_Prompt_
Out of the lines below, please list those that hold the string "Post".

_Source records_
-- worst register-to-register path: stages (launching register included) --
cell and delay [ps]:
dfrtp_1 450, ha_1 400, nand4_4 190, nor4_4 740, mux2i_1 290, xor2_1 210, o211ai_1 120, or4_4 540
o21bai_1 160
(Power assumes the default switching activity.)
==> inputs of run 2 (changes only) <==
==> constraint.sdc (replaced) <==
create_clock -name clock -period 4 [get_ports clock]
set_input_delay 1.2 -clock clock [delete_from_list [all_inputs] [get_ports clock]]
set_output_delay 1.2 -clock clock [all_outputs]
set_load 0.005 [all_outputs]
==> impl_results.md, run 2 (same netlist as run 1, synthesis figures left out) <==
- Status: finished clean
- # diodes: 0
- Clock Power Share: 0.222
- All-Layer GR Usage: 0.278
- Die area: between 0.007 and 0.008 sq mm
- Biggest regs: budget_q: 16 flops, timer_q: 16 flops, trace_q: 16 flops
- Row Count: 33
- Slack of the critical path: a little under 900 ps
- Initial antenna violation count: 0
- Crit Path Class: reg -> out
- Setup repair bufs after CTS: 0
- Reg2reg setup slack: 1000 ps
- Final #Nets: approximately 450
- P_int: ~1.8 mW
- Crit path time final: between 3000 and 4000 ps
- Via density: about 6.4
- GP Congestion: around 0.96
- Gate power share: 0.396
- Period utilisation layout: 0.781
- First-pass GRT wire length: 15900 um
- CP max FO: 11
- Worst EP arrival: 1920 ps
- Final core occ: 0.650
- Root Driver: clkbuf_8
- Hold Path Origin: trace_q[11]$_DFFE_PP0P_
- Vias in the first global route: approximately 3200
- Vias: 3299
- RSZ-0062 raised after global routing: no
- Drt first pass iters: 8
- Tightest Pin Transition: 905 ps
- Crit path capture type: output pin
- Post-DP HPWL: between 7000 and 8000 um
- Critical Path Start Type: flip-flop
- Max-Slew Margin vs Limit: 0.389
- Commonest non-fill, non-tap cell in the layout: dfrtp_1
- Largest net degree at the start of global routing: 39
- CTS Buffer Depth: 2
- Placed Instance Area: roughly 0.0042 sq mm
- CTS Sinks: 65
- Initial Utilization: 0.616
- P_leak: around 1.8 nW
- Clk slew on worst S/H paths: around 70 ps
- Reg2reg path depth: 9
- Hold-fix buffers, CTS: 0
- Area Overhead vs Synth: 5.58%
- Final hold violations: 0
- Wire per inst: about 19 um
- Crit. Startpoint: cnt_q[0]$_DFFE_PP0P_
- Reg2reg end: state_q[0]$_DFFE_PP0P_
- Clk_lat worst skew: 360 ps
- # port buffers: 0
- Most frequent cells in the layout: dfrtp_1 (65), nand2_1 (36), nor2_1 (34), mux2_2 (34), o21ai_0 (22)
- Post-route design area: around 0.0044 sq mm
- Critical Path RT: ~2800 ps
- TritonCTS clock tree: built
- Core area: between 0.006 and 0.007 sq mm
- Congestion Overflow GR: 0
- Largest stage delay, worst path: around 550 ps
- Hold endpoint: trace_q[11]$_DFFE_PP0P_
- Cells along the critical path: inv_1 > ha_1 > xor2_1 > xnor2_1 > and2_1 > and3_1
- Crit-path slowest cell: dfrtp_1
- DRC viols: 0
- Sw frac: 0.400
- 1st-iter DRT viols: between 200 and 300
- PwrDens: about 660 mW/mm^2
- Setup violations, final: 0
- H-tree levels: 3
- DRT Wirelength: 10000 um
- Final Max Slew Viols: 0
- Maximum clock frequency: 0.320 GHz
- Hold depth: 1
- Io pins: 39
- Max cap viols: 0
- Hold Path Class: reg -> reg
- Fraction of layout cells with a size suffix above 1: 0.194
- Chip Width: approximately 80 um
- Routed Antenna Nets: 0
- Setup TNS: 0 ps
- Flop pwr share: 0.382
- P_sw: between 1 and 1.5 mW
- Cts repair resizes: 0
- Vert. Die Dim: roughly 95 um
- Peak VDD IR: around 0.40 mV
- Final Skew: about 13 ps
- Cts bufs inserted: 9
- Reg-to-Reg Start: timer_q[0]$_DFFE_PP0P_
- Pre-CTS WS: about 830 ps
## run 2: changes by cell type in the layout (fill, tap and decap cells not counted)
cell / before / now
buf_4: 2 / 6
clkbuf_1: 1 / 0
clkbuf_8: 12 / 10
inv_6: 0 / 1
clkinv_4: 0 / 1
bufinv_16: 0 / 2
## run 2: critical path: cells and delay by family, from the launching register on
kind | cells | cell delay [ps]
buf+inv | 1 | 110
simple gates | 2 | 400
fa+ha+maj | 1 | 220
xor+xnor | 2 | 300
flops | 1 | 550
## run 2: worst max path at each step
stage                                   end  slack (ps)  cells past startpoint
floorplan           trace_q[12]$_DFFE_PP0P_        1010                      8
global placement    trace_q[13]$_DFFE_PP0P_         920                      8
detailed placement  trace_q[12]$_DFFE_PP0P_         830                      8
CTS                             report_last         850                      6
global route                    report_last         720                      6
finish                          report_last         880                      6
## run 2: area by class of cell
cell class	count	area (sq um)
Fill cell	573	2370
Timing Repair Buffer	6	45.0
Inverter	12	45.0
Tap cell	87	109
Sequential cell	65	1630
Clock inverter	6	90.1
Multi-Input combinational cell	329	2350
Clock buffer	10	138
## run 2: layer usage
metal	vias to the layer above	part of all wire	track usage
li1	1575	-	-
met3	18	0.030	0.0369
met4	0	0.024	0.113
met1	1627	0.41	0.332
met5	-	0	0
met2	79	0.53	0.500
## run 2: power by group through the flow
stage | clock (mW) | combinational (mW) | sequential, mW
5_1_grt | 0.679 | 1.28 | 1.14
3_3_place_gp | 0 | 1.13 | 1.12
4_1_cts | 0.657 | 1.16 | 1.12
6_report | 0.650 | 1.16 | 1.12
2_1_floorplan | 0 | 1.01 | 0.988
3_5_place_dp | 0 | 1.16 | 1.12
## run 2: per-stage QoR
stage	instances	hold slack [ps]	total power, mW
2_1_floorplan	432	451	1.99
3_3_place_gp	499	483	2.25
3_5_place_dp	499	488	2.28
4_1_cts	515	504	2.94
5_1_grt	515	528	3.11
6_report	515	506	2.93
==> src/rtl/ldtu_ser_pkg.sv <==
// Shared constants, lane source encoding and helpers for the LiTE-DTU lane serializer.
package ldtu_ser_pkg;

  localparam int NLANES_DEF  = 4;
  localparam int WORD_W_DEF  = 32;
  localparam int HS_LEAD_DEF = 2;

  typedef enum logic [1:0] {
    SRC_ZERO = 2'd0,
    SRC_IDLE = 2'd1,
    SRC_DATA = 2'd2
  } src_e;

  function automatic int cnt_w(input int word_w);
    return $clog2(word_w);
  endfunction

  // Priority: disabled lane, then forced idle (first word / training), then data, else idle (underflow).
  function automatic src_e src_sel(input logic lane_en, input logic force_idle, input logic valid);
    if (!lane_en)   return SRC_ZERO;
    if (force_idle) return SRC_IDLE;
    if (valid)      return SRC_DATA;
    return SRC_IDLE;
  endfunction

endpackage
[config.mk]
export PLATFORM = sky130hd
export DESIGN_NAME = ncl_addn_clk
export DESIGN_NICKNAME = d
export VERILOG_FILES = /design/src/rtl/ncl_addn_clk.sv
export SDC_FILE = /design/constraint.sdc
export NUM_CORES = 1
export LEC_CHECK = 0
export ABC_AREA = 1
export CAP_MARGIN = 0
export CORE_MARGIN = 5
export CORE_UTILIZATION = 50
export CTS_CLUSTER_DIAMETER = 60
export DETAILED_ROUTE_END_ITERATION = 8
export PLACE_DENSITY = 0.88
export SLEW_MARGIN = 20
export SYNTH_ARGS = -nofsm -noshare
export SYNTH_HDL_FRONTEND = slang
export SYNTH_SLANG_ARGS = --single-unit
[constraint.sdc]
create_clock -name clk -period 3.4 [get_ports clk]
set_clock_uncertainty 0.1 [all_clocks]
set_input_delay 0.51 -clock clk [delete_from_list [all_inputs] [get_ports clk]]
set_output_delay 0.51 -clock clk [all_outputs]
set_load 0.05 [all_outputs]
--- src/rtl/dualmem_port_arb.sv ---
// Round-robin share of dualmem port A between two requesters, plus a zero-fill engine.
// Grant and address mux are combinational; read data returns 1 cycle after grant; no ready while filling.
module dualmem_port_arb #(
  parameter int ADDR_WIDTH     = 11,
  parameter int DATA_WIDTH     = 64,
  parameter int CLEAR_ON_RESET = 1
) (
  input  logic                    clk,
  input  logic                    rstn,
  input  logic                    init_start,
  output logic                    init_busy,
  input  logic                    req0_valid,
  output logic                    req0_ready,
  input  logic [ADDR_WIDTH-1:0]   req0_addr,
  input  logic [DATA_WIDTH/8-1:0] req0_we,
  input  logic [DATA_WIDTH-1:0]   req0_wdata,
  output logic                    rsp0_valid,
  output logic [DATA_WIDTH-1:0]   rsp0_rdata,
  input  logic                    req1_valid,
  output logic                    req1_ready,
  input  logic [ADDR_WIDTH-1:0]   req1_addr,
  input  logic [DATA_WIDTH/8-1:0] req1_we,
  input  logic [DATA_WIDTH-1:0]   req1_wdata,
  output logic                    rsp1_valid,
  output logic [DATA_WIDTH-1:0]   rsp1_rdata,
  output logic                    mem_en,
  output logic [DATA_WIDTH/8-1:0] mem_we,
  output logic [ADDR_WIDTH-1:0]   mem_addr,
  output logic [DATA_WIDTH-1:0]   mem_wdata,
  input  logic [DATA_WIDTH-1:0]   mem_rdata
);

  typedef enum logic {CLEAR, ARB} state_t;

  state_t                state;
  logic [ADDR_WIDTH-1:0] clr_cnt;
  logic                  rr_ptr;
  logic                  arb_ok;
  logic                  gnt0;
  logic                  gnt1;

  // rstn gates the combinational outputs so nothing reaches the RAM while held in reset.
  assign arb_ok = rstn && (state == ARB) && !init_start;
  assign gnt0   = arb_ok && req0_valid && (!req1_valid || !rr_ptr);
  assign gnt1   = arb_ok && req1_valid && (!req0_valid || rr_ptr);

  assign req0_ready = gnt0;
  assign req1_ready = gnt1;
  assign rsp0_rdata = mem_rdata;
  assign rsp1_rdata = mem_rdata;

  always_comb begin
    mem_en    = 1'b0;
    mem_we    = '0;
    mem_addr  = req0_addr;
    mem_wdata = req0_wdata;
    if (rstn && state == CLEAR) begin
      mem_en    = 1'b1;
      mem_we    = '1;
      mem_addr  = clr_cnt;
      mem_wdata = '0;
    end else if (gnt1) begin
      mem_en    = 1'b1;
      mem_we    = req1_we;
      mem_addr  = req1_addr;
      mem_wdata = req1_wdata;
    end else if (gnt0) begin
      mem_en    = 1'b1;
      mem_we    = req0_we;
    end
  end

  always_ff @(posedge clk or negedge rstn) begin
    if (!rstn) begin
      state      <= (CLEAR_ON_RESET != 0) ? CLEAR : ARB;
      init_busy  <= (CLEAR_ON_RESET != 0);
      clr_cnt    <= '0;
      rr_ptr     <= 1'b0;
      rsp0_valid <= 1'b0;
      rsp1_valid <= 1'b0;
    end else begin
      rsp0_valid <= gnt0 && (req0_we == '0);
      rsp1_valid <= gnt1 && (req1_we == '0);
      if (gnt0) begin
        rr_ptr <= 1'b1;
      end else if (gnt1) begin
        rr_ptr <= 1'b0;
      end
      if (state == CLEAR) begin
        // Counter wraps back to zero on the final write, ready for the next fill.
        clr_cnt <= clr_cnt + ADDR_WIDTH'(1);
        if (&clr_cnt) begin
          state     <= ARB;
          init_busy <= 1'b0;
        end
      end else if (init_start) begin
        state     <= CLEAR;
        init_busy <= 1'b1;
        clr_cnt   <= '0;
      end
    end
  end

endmodule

_Task solution_
- Post-DP HPWL: between 7000 and 8000 um
- Post-route design area: around 0.0044 sq mm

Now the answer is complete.